SES-15, a new satellite for Luxembourg-based operator SES, has arrived in Kourou, French Guiana, in readiness for its launch by Arianespace next month. SES-15 will launch to 129 degrees West.

Meanwhile, another satellite, SES-10 is standing by at SpaceX’s facility in preparation for an impending launch on a pre-flown rocket from Cape Canaveral, Florida.  SES-10 is waiting in line in order that SpaceX can launch the much-delayed EchoStar-23 probably in the early hours of March 16th.

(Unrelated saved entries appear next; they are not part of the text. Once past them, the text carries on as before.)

==> src/rtl/id_pkg.sv <==
// -----------------------------------------------------------------------------
// id_pkg
// Shared definitions for the instruction-decode slice: datapath width,
// register-file geometry, the 3-bit ALU opcode set and the RISC-V opcode and
// funct constants that the decoder recognises.
// Optional build macro used by this slice: ID_BYPASS_EN (see id_regfile).
// -----------------------------------------------------------------------------
package id_pkg;

    localparam int DATA_W = 32;
    localparam int REG_N  = 32;
    localparam int REG_AW = 5;

    typedef enum logic [2:0] {
        ALU_ADD = 3'd0,
        ALU_SUB = 3'd1,
        ALU_AND = 3'd2,
        ALU_OR  = 3'd3,
        ALU_NOT = 3'd4
    } alu_op_e;

    localparam logic [6:0]  OPC_OP       = 7'b0110011;
    localparam logic [6:0]  OPC_OP_IMM   = 7'b0010011;
    localparam logic [2:0]  F3_ADD_SUB   = 3'b000;
    localparam logic [2:0]  F3_XOR       = 3'b100;
    localparam logic [2:0]  F3_OR        = 3'b110;
    localparam logic [2:0]  F3_AND       = 3'b111;
    localparam logic [6:0]  F7_BASE      = 7'b0000000;
    localparam logic [6:0]  F7_ALT       = 7'b0100000;
    localparam logic [11:0] IMM_ALL_ONES = 12'hFFF;

    // Sign-extend a 12-bit I-type immediate to the datapath width.
    function automatic logic [DATA_W-1:0] sext12(input logic [11:0] imm);
        return {{(DATA_W-12){imm[11]}}, imm};
    endfunction

endpackage

==> src/rtl/id_regfile.sv <==
// -----------------------------------------------------------------------------
// id_regfile
// 32x32 register file plus a pending-write scoreboard for the decode stage.
// x0 always reads zero and ignores writes.
//
// Ports
//   clk_i, rst_i            clock, asynchronous active-high reset
//   rs1_addr_i/rs2_addr_i   source register addresses
//   rd_addr_i               destination address checked for a pending write
//   rs1_data_o/rs2_data_o   source operand values
//   rs1_busy_o/rs2_busy_o   source register has an outstanding write
//   rd_busy_o               destination register has an outstanding write
//   wb_we_i/wb_rd_i/wb_data_i  writeback port (also clears the pending bit)
//   issue_i/issue_rd_i      marks issue_rd_i pending when an instruction issues
//
// Build macro ID_BYPASS_EN: a writeback in the same cycle is forwarded to the
// operand reads and hides the pending bit it is about to clear.
// -----------------------------------------------------------------------------
module id_regfile
    import id_pkg::*;
(
    input  logic              clk_i,
    input  logic              rst_i,
    input  logic [REG_AW-1:0] rs1_addr_i,
    input  logic [REG_AW-1:0] rs2_addr_i,
    input  logic [REG_AW-1:0] rd_addr_i,
    output logic [DATA_W-1:0] rs1_data_o,
    output logic [DATA_W-1:0] rs2_data_o,
    output logic              rs1_busy_o,
    output logic              rs2_busy_o,
    output logic              rd_busy_o,
    input  logic              wb_we_i,
    input  logic [REG_AW-1:0] wb_rd_i,
    input  logic [DATA_W-1:0] wb_data_i,
    input  logic              issue_i,
    input  logic [REG_AW-1:0] issue_rd_i
);

    logic [DATA_W-1:0] regs_q [REG_N];
    logic [REG_N-1:0]  pend_q;
    logic [REG_N-1:0]  pend_d;
    logic [REG_N-1:0]  clr_mask;
    logic [REG_N-1:0]  set_mask;
    logic [REG_N-1:0]  pend_eff;

    // Register storage. Entry 0 is never written so it stays at zero.
    always_ff @(posedge clk_i or posedge rst_i) begin
        if (rst_i) begin
            for (int i = 0; i < REG_N; i++) begin
                regs_q[i] <= '0;
            end
        end else if (wb_we_i && (wb_rd_i != '0)) begin
            regs_q[wb_rd_i] <= wb_data_i;
        end
    end

    // Scoreboard next state: the clear is applied first and the set after it,
    // so an issue and a writeback to the same register leave the bit set.
    always_comb begin
        clr_mask = '0;
        set_mask = '0;
        if (wb_we_i) begin
            clr_mask = REG_N'(1) << wb_rd_i;
        end
        if (issue_i && (issue_rd_i != '0)) begin
            set_mask = REG_N'(1) << issue_rd_i;
        end
        pend_d = (pend_q & ~clr_mask) | set_mask;
    end

    // Scoreboard register.
    always_ff @(posedge clk_i or posedge rst_i) begin
        if (rst_i) begin
            pend_q <= '0;
        end else begin
            pend_q <= pend_d;
        end
    end

    // Operand reads and busy flags. With forwarding enabled the writeback
    // that lands this cycle is visible immediately (write-first).
    always_comb begin
        rs1_data_o = (rs1_addr_i == '0) ? '0 : regs_q[rs1_addr_i];
        rs2_data_o = (rs2_addr_i == '0) ? '0 : regs_q[rs2_addr_i];
        pend_eff   = pend_q;
`ifdef ID_BYPASS_EN
        pend_eff = pend_q & ~clr_mask;
        if (wb_we_i && (wb_rd_i != '0) && (wb_rd_i == rs1_addr_i)) begin
            rs1_data_o = wb_data_i;
        end
        if (wb_we_i && (wb_rd_i != '0) && (wb_rd_i == rs2_addr_i)) begin
            rs2_data_o = wb_data_i;
        end
`endif
        rs1_busy_o = pend_eff[rs1_addr_i];
        rs2_busy_o = pend_eff[rs2_addr_i];
        rd_busy_o  = pend_eff[rd_addr_i];
    end

endmodule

Once EchoStar-23 is safely away then SpaceX can prepare SES-10 for its flight on a ‘pre-flown’ recovered rocket. This will be the first time that an expensive communications satellite has made use of a second-hand Falcon 9 rocket. Most observers expect SES-10 to launch in late March/early April.  SES-10 will replace AMC-3 and AMC-4 and provide enhanced coverage over Latin America from 67 degrees West.

These two satellites are just the first pair of what is a jam-packed manifest of new satellites planned for this year. Later this summer SES-11 will launch to 105 degrees West and serve North America as well as the Caribbean, Hawaii and Mexico, and replace AMC-18’s C-band capacity.

SES-14 is being built by Airbus for launch later this year to 47.5 degrees West, and replacing NSS-806 and serving North America as well as capacity over the North Atlantic.

Also coming from Airbus is SES-12 which is planned for launch later this year. SES-12 will serve the Asia-Pacific region, including rapidly growing markets such as India and Indonesia. The satellite will replace NSS-6 positioned at 95 degrees East, and will be co-located with SES-8.

SES is also involved in GovSat-1, a joint-venture with the Luxembourg government to provide secure, reliable and accessible satellite communication services for governments, defence and institutional security applications. GovSat-1 will be a multi-mission satellite that will use X-band and military Ka-band frequencies on high-power and fully steerable mission beams to support multiple operations.